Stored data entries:
·····
--- src/rtl/rst_cause_pkg.sv ---
package rst_cause_pkg;

  localparam int unsigned FLAG_W    = 8;
  localparam int unsigned BIT_POR   = 7;
  localparam int unsigned BIT_PIN   = 6;
  localparam int unsigned BIT_WDOG  = 5;
  localparam int unsigned BIT_ILOP  = 4;
  localparam int unsigned BIT_ILAD  = 3;
  localparam int unsigned BIT_MODE  = 2;
  localparam int unsigned BIT_LV    = 1;

  typedef enum logic [1:0] {
    SQ_IDLE  = 2'd0,
    SQ_DRIVE = 2'd1,
    SQ_WAIT  = 2'd2,
    SQ_EXT   = 2'd3
  } seq_state_t;

  // Undefined opcode, or STOP while STOP is disabled
  function automatic logic ilop_hit(input logic undef_op, input logic stop_op,
                                    input logic stop_allowed);
    return undef_op | (stop_op & ~stop_allowed);
  endfunction

  // Total cycles the system reset is held for one internal cause
  function automatic int unsigned window_len(input int unsigned drive,
                                             input int unsigned smp);
    return drive + smp;
  endfunction

  // Power-up value of the status register
  function automatic logic [FLAG_W-1:0] por_value();
    logic [FLAG_W-1:0] v;
    v = '0;
    v[BIT_POR] = 1'b1;
    return v;
  endfunction

endpackage

--- src/rtl/rst_evt_decode.sv ---
module rst_evt_decode
  import rst_cause_pkg::*;
(
  input  logic clk,
  input  logic por_i,
  input  logic ifetch_i,
  input  logic op_undefined_i,
  input  logic op_stop_i,
  input  logic addr_hit_i,
  input  logic stop_en_i,
  input  logic cpu_in_rst_i,
  output logic ilop_evt_o,
  output logic ilad_evt_o
);

  logic fetch_live;

  assign fetch_live = ifetch_i & ~cpu_in_rst_i;
  assign ilop_evt_o = fetch_live & ilop_hit(op_undefined_i, op_stop_i, stop_en_i);
  assign ilad_evt_o = fetch_live & ~addr_hit_i;

  AST_DATA_NO_RESET: assert property (@(posedge clk) disable iff (por_i)
    !ifetch_i |-> (!ilop_evt_o && !ilad_evt_o));

  AST_GATED_IN_RST: assert property (@(posedge clk) disable iff (por_i)
    cpu_in_rst_i |-> (!ilop_evt_o && !ilad_evt_o));

endmodule

--- src/rtl/rst_pin_seq.sv ---
module rst_pin_seq
  import rst_cause_pkg::*;
#(
  parameter int unsigned DRIVE_CYCLES = 64,
  parameter int unsigned SAMPLE_DELAY = 32,
  parameter int unsigned SYNC_STAGES  = 2
) (
  input  logic clk,
  input  logic por_i,
  input  logic pin_i,
  input  logic trig_i,
  output logic drive_low_o,
  output logic in_reset_o,
  output logic pin_evt_o
);

  localparam int unsigned MAXC = (DRIVE_CYCLES > SAMPLE_DELAY) ? DRIVE_CYCLES : SAMPLE_DELAY;
  localparam int unsigned CW   = $clog2(MAXC) + 1;
  localparam logic [CW-1:0] DRV_LAST = CW'(DRIVE_CYCLES - 1);
  localparam logic [CW-1:0] SMP_LAST = CW'(SAMPLE_DELAY - 1);

  logic [SYNC_STAGES-1:0] sync_q;
  logic                   pin_lo_s;
  seq_state_t             state_q;
  logic [CW-1:0]          cnt_q;
  logic                   sample_pt;

  for (genvar g = 0; g < SYNC_STAGES; g++) begin : g_sync
    if (g == 0) begin : g_first
      always_ff @(posedge clk or posedge por_i) begin
        if (por_i) sync_q[0] <= 1'b0;
        else       sync_q[0] <= ~pin_i;
      end
    end else begin : g_rest
      always_ff @(posedge clk or posedge por_i) begin
        if (por_i) sync_q[g] <= 1'b0;
        else       sync_q[g] <= sync_q[g-1];
      end
    end
  end

  assign pin_lo_s  = sync_q[SYNC_STAGES-1];
  assign sample_pt = (state_q == SQ_WAIT) && (cnt_q == SMP_LAST);

  always_ff @(posedge clk or posedge por_i) begin
    if (por_i) begin
      state_q <= SQ_DRIVE;
      cnt_q   <= '0;
    end else if (trig_i) begin
      state_q <= SQ_DRIVE;
      cnt_q   <= '0;
    end else begin
      unique case (state_q)
        SQ_IDLE: if (pin_lo_s) state_q <= SQ_EXT;
        SQ_DRIVE: begin
          if (cnt_q == DRV_LAST) begin
            state_q <= SQ_WAIT;
            cnt_q   <= '0;
          end else begin
            cnt_q <= cnt_q + 1'b1;
          end
        end
        SQ_WAIT: begin
          if (sample_pt) begin
            state_q <= pin_lo_s ? SQ_EXT : SQ_IDLE;
            cnt_q   <= '0;
          end else begin
            cnt_q <= cnt_q + 1'b1;
          end
        end
        SQ_EXT: if (!pin_lo_s) state_q <= SQ_IDLE;
        default: state_q <= SQ_IDLE;
      endcase
    end
  end

  assign drive_low_o = (state_q == SQ_DRIVE);
  assign in_reset_o  = (state_q != SQ_IDLE);
  assign pin_evt_o   = pin_lo_s && ((state_q == SQ_IDLE) || sample_pt);

  AST_DRIVE_HOLDS_RST: assert property (@(posedge clk) disable iff (por_i)
    drive_low_o |-> in_reset_o);

  AST_TRIG_STARTS_DRIVE: assert property (@(posedge clk) disable iff (por_i)
    trig_i |=> drive_low_o);

  AST_SAMPLE_LOW_HOLDS: assert property (@(posedge clk) disable iff (por_i)
    (sample_pt && pin_lo_s && !trig_i) |=> in_reset_o);

endmodule

--- src/rtl/rst_flag_reg.sv ---
module rst_flag_reg
  import rst_cause_pkg::*;
(
  input  logic              clk,
  input  logic              por_i,
  input  logic              rd_i,
  input  logic [FLAG_W-1:0] set_i,
  output logic [FLAG_W-1:0] q_o
);

  logic [FLAG_W-1:0] set_m;
  logic [FLAG_W-1:0] kept;

  always_comb begin
    set_m          = set_i;
    set_m[BIT_POR] = 1'b0;
    set_m[0]       = 1'b0;
  end

  assign kept = rd_i ? '0 : q_o;

  always_ff @(posedge clk or posedge por_i) begin
    if (por_i) q_o <= por_value();
    else       q_o <= kept | set_m;
  end

  AST_RD_CLEARS: assert property (@(posedge clk) disable iff (por_i)
    (rd_i && set_i == '0) |=> (q_o == '0));

  AST_FLAG_STICKY: assert property (@(posedge clk) disable iff (por_i)
    !rd_i |=> ((q_o & $past(q_o)) == $past(q_o)));

  AST_EVENT_WINS: assert property (@(posedge clk) disable iff (por_i)
    (set_i[BIT_PIN:1] != '0) |=> ((q_o[BIT_PIN:1] & $past(set_i[BIT_PIN:1])) == $past(set_i[BIT_PIN:1])));

endmodule

--- src/rtl/rst_cause_ctrl.sv ---
module rst_cause_ctrl
  import rst_cause_pkg::*;
#(
  parameter int unsigned DRIVE_CYCLES = 64,
  parameter int unsigned SAMPLE_DELAY = 32,
  parameter int unsigned SYNC_STAGES  = 2
) (
  input  logic       clk,
  input  logic       por_pulse,
  input  logic       rst_pin_in,
  input  logic       wdog_expired,
  input  logic       lv_pulse,
  input  logic       mode_rst_req,
  input  logic       ifetch,
  input  logic       op_undefined,
  input  logic       op_stop,
  input  logic       addr_hit,
  input  logic       stop_en,
  input  logic       cause_rd,
  output logic       rst_pin_drive_low,
  output logic       sys_rst,
  output logic [7:0] cause_status
);

  logic              ilop_evt;
  logic              ilad_evt;
  logic              pin_evt;
  logic              int_trig;
  logic [FLAG_W-1:0] set_vec;

  rst_evt_decode u_dec (
    .clk            (clk),
    .por_i          (por_pulse),
    .ifetch_i       (ifetch),
    .op_undefined_i (op_undefined),
    .op_stop_i      (op_stop),
    .addr_hit_i     (addr_hit),
    .stop_en_i      (stop_en),
    .cpu_in_rst_i   (sys_rst),
    .ilop_evt_o     (ilop_evt),
    .ilad_evt_o     (ilad_evt)
  );

  assign int_trig = wdog_expired | lv_pulse | mode_rst_req | ilop_evt | ilad_evt;

  rst_pin_seq #(
    .DRIVE_CYCLES (DRIVE_CYCLES),
    .SAMPLE_DELAY (SAMPLE_DELAY),
    .SYNC_STAGES  (SYNC_STAGES)
  ) u_seq (
    .clk         (clk),
    .por_i       (por_pulse),
    .pin_i       (rst_pin_in),
    .trig_i      (int_trig),
    .drive_low_o (rst_pin_drive_low),
    .in_reset_o  (sys_rst),
    .pin_evt_o   (pin_evt)
  );

  always_comb begin
    set_vec           = '0;
    set_vec[BIT_PIN]  = pin_evt;
    set_vec[BIT_WDOG] = wdog_expired;
    set_vec[BIT_ILOP] = ilop_evt;
    set_vec[BIT_ILAD] = ilad_evt;
    set_vec[BIT_MODE] = mode_rst_req;
    set_vec[BIT_LV]   = lv_pulse;
  end

  rst_flag_reg u_flags (
    .clk   (clk),
    .por_i (por_pulse),
    .rd_i  (cause_rd),
    .set_i (set_vec),
    .q_o   (cause_status)
  );

  AST_BIT0_LOW: assert property (@(posedge clk) disable iff (por_pulse)
    cause_status[0] == 1'b0);

  AST_CAUSE_RESETS: assert property (@(posedge clk) disable iff (por_pulse)
    (wdog_expired || lv_pulse || mode_rst_req) |=> sys_rst);

endmodule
·····
Go through the records line by line and count those containing the string "MAXC". Give only the total.

2